━━ Exercise inputs

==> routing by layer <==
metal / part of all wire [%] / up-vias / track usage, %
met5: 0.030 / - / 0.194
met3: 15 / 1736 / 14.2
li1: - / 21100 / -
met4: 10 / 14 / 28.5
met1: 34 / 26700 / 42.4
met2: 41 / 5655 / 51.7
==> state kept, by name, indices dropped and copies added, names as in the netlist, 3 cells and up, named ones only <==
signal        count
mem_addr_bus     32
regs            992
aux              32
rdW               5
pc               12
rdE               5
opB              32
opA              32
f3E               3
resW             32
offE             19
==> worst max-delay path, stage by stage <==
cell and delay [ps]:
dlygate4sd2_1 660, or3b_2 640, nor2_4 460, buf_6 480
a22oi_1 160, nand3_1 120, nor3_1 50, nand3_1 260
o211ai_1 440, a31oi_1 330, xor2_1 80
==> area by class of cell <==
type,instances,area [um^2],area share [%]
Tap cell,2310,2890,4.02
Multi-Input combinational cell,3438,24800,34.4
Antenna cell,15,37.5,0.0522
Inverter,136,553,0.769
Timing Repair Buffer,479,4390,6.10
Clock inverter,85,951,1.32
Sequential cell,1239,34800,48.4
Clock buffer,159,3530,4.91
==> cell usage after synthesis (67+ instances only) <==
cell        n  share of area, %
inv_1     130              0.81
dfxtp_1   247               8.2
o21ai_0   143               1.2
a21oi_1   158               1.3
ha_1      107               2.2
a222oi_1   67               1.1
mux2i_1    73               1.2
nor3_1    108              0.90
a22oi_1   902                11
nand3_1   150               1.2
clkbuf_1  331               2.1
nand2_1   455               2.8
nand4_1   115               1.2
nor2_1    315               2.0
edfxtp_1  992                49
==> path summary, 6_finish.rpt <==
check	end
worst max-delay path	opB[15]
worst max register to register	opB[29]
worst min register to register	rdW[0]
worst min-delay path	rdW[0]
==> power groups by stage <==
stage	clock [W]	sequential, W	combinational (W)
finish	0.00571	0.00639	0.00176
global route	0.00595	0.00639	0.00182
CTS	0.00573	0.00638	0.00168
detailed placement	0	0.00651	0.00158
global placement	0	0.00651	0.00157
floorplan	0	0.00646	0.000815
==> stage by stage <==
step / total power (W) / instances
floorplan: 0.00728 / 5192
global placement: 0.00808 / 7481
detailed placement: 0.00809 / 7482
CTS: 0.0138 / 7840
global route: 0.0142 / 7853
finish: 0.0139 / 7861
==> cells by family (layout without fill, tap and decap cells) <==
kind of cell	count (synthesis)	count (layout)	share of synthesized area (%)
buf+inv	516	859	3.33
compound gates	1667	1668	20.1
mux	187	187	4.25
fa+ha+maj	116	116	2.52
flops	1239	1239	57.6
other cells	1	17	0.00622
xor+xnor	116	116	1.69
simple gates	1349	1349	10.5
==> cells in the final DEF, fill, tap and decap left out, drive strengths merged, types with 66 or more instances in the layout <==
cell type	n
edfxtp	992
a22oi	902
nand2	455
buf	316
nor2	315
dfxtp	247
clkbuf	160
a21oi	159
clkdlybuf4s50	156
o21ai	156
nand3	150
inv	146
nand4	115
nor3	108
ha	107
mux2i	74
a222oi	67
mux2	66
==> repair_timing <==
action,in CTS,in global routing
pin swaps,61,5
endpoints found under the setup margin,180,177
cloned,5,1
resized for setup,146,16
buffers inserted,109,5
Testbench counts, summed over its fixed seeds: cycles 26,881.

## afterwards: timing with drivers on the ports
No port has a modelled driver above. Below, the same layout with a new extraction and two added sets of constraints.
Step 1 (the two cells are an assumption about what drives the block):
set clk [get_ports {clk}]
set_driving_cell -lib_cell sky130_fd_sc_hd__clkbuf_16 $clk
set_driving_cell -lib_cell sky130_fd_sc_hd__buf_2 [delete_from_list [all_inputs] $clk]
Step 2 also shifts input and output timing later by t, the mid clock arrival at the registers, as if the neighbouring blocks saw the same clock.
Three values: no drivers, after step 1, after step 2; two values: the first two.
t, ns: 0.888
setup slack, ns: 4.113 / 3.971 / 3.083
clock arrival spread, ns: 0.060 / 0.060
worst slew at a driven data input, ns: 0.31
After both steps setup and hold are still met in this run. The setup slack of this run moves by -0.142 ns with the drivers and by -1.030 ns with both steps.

━━━━
━━ Exercise inputs

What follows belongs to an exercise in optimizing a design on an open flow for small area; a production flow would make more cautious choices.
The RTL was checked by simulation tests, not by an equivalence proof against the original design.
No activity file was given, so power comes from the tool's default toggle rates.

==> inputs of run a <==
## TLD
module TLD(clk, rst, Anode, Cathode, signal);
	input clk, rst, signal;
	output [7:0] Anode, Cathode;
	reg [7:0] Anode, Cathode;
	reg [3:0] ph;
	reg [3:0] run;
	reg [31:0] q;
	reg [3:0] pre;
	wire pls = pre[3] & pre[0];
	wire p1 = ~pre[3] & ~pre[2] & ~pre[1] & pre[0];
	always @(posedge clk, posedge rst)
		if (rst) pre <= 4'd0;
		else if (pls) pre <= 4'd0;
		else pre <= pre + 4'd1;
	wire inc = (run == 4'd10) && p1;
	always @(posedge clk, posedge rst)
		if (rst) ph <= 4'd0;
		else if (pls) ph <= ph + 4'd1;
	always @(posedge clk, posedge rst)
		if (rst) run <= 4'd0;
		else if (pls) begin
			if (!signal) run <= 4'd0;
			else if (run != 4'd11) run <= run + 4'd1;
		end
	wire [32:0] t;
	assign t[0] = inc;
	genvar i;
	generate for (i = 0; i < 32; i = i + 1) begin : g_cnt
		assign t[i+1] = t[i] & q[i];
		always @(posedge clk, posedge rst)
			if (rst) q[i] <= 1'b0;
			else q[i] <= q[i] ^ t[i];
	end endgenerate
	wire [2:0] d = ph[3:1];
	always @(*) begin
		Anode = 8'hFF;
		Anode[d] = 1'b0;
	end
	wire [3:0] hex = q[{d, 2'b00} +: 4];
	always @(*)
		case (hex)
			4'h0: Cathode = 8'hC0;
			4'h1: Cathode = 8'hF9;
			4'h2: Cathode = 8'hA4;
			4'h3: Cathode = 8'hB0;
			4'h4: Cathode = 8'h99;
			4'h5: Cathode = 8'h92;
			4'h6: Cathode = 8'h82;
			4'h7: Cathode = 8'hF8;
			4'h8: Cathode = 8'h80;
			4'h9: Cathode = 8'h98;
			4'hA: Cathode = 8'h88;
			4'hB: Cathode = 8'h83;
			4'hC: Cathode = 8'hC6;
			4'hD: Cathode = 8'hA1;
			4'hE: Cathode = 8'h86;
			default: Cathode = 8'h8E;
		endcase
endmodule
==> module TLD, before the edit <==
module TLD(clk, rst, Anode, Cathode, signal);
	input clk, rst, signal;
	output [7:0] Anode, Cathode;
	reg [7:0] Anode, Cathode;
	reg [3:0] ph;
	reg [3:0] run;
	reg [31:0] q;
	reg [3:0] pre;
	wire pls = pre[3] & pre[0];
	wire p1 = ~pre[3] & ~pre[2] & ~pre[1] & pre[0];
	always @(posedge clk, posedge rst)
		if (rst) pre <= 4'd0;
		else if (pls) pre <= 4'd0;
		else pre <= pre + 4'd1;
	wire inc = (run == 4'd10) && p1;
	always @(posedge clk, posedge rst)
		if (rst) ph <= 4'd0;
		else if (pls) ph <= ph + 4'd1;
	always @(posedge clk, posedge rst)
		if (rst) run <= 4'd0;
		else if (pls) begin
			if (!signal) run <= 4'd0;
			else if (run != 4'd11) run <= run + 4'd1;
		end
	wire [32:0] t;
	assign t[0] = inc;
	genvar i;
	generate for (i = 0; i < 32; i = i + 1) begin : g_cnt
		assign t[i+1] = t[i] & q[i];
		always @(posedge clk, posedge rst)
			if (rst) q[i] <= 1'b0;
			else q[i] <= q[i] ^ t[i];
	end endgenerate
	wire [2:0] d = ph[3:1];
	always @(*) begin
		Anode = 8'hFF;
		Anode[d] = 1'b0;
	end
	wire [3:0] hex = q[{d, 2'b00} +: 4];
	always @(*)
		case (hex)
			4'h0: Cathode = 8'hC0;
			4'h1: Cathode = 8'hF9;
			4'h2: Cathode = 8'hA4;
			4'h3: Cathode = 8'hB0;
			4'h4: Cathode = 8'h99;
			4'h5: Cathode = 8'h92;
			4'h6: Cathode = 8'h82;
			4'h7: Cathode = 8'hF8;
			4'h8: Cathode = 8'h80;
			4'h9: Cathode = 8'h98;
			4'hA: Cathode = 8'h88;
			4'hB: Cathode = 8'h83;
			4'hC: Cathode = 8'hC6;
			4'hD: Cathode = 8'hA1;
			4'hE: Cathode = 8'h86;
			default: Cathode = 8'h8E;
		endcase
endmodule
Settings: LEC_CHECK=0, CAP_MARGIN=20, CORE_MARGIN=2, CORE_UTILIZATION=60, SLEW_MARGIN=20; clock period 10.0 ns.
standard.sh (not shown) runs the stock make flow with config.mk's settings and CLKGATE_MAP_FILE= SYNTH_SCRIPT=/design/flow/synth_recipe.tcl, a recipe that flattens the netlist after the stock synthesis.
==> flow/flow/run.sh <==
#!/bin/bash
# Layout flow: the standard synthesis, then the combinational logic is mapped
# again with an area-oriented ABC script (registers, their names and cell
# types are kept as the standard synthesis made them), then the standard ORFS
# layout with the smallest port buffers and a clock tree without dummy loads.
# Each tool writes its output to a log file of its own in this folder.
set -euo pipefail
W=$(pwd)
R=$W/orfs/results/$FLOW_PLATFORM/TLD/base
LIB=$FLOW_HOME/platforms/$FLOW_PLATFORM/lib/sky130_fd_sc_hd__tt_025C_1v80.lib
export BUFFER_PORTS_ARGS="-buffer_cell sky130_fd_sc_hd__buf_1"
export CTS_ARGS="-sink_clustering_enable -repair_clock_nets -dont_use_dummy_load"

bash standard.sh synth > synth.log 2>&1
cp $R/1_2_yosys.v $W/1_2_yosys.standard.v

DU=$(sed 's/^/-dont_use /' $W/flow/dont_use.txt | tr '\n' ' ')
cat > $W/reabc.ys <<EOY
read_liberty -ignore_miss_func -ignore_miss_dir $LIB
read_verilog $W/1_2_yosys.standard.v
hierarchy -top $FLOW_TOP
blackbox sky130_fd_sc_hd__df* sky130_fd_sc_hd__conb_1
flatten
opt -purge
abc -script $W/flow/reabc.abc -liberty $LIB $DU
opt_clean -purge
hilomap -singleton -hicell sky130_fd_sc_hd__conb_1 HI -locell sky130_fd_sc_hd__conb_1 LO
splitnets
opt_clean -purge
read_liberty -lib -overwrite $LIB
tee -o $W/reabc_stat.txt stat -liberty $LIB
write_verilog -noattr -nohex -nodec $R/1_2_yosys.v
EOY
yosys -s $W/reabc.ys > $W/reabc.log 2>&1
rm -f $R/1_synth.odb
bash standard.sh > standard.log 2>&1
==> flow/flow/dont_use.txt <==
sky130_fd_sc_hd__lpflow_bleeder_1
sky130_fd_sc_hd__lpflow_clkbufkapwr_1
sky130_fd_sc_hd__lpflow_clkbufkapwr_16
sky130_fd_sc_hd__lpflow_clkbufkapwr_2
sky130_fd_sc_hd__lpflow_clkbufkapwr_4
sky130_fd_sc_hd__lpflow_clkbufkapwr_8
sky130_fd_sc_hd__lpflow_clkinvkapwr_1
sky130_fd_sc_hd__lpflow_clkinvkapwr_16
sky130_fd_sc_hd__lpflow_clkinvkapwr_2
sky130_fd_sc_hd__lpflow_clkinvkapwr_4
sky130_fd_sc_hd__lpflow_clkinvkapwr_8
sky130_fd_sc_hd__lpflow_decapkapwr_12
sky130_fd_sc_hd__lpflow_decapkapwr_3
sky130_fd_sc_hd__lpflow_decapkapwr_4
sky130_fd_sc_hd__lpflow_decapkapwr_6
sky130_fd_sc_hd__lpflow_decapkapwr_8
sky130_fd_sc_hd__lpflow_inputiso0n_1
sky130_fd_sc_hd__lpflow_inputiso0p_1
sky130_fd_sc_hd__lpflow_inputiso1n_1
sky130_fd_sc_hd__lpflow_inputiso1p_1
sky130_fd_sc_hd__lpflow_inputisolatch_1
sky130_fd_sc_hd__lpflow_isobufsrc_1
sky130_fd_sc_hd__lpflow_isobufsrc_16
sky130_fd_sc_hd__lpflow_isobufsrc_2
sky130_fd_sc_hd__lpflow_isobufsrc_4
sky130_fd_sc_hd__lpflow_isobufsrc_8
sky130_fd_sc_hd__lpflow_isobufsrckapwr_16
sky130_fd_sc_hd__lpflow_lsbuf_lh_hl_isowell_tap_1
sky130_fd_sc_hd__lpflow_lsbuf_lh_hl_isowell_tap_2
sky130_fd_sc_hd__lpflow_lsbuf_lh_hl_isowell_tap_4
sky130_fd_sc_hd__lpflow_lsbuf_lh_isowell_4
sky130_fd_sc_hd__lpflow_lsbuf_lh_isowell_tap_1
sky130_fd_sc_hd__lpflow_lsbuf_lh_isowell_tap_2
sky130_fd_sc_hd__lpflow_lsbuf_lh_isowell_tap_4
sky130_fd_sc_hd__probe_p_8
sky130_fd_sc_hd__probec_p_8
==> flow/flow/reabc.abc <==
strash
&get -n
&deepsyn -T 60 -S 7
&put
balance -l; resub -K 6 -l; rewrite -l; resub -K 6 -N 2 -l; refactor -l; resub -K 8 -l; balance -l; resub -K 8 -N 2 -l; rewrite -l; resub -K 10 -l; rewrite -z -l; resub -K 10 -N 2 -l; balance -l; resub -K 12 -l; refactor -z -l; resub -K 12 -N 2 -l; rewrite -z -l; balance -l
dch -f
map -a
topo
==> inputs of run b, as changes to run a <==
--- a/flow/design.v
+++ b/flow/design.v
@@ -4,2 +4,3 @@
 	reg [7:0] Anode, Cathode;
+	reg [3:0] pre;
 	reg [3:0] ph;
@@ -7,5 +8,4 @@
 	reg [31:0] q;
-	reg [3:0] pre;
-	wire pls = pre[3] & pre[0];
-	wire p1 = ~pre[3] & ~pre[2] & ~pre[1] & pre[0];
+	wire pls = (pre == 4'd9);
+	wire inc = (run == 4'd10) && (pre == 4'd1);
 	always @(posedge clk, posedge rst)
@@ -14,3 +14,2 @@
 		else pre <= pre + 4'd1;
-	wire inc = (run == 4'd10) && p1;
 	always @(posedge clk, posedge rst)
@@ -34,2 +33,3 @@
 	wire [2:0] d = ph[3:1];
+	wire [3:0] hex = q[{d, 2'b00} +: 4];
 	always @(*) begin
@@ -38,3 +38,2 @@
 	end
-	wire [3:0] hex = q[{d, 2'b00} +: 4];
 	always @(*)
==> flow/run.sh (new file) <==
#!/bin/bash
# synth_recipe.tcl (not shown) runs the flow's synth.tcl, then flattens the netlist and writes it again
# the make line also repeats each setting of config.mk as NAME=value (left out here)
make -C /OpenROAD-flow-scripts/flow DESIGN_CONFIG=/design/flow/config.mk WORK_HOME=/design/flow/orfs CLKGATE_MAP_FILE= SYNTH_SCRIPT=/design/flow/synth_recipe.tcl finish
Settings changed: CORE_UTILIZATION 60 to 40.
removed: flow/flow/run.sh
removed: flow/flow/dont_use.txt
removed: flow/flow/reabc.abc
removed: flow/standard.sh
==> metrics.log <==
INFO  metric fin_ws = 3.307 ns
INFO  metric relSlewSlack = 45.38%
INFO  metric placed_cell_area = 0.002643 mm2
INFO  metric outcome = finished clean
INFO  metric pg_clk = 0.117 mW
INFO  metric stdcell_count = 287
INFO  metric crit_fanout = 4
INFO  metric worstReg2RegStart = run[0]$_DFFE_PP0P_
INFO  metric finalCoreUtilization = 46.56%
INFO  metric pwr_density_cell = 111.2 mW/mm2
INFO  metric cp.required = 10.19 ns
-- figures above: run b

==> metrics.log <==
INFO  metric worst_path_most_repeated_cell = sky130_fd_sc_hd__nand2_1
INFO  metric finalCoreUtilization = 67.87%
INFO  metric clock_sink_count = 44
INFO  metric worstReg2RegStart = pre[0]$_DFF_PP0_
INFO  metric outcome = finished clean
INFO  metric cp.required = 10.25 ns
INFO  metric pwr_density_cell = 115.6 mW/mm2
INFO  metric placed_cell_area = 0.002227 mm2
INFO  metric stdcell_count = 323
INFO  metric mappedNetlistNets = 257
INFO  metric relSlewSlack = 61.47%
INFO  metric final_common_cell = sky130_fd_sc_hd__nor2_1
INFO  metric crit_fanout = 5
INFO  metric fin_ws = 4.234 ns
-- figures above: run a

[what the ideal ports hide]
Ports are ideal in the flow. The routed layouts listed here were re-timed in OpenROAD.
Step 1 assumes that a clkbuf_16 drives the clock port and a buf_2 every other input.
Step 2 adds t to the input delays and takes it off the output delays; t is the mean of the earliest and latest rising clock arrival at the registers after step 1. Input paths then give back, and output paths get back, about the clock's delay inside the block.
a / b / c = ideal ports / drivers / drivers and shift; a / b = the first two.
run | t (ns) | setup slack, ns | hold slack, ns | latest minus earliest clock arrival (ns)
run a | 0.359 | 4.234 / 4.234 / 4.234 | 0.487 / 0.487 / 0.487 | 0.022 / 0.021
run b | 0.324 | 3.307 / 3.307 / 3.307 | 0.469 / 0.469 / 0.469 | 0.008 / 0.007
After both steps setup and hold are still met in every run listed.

━━━━

§ **Work required**:
For the word "usage", return every line of the records that holds it.

§ **Response area**:
metal / part of all wire [%] / up-vias / track usage, %
==> cell usage after synthesis (67+ instances only) <==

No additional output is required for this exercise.